What you have to do — Each line in the entries below that holds the string "inverters" must be copied.

Saved data entries —
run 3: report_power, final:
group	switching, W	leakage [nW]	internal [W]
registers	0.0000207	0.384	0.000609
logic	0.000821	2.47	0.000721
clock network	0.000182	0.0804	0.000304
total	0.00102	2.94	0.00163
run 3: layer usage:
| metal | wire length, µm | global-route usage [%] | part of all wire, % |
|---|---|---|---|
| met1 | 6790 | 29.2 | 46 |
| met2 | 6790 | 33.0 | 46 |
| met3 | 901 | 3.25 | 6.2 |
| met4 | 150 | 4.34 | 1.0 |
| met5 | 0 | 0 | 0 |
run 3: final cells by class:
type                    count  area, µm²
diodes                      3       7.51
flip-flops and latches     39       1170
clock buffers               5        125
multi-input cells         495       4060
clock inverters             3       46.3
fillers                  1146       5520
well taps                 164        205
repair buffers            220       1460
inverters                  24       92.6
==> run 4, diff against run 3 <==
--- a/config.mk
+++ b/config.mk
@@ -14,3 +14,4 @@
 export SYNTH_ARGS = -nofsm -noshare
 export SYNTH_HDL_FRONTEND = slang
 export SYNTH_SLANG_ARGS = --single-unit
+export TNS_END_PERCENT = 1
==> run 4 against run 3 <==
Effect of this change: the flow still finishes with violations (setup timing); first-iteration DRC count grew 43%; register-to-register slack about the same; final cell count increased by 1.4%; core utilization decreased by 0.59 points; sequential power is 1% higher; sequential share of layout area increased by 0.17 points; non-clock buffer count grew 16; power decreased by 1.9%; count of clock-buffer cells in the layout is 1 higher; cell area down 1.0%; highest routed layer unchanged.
===== src/design/cfq_pkg.sv =====
package cfq_pkg;

    localparam int WORD_W        = 32;
    localparam int DEPTH_DEFAULT = 16;

    // operation codes
    localparam logic KIND_PUSH = 1'b0;
    localparam logic KIND_POP  = 1'b1;

    // result status codes
    localparam logic [1:0] ST_DONE  = 2'd0;
    localparam logic [1:0] ST_FULL  = 2'd1;
    localparam logic [1:0] ST_EMPTY = 2'd2;

    typedef struct packed {
        logic                     kind;
        logic signed [WORD_W-1:0] push_value;
    } req_t;

    typedef struct packed {
        logic [1:0]               status;
        logic signed [WORD_W-1:0] oldest_value;
        logic signed [WORD_W-1:0] newest_value;
        logic                     is_empty;
        logic                     is_full;
    } rsp_t;

    // per-cycle command broadcast to every storage cell
    typedef struct packed {
        logic              push;
        logic              pop;
        logic [WORD_W-1:0] value;
    } ctl_t;

endpackage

Result —
clock inverters             3       46.3
inverters                  24       92.6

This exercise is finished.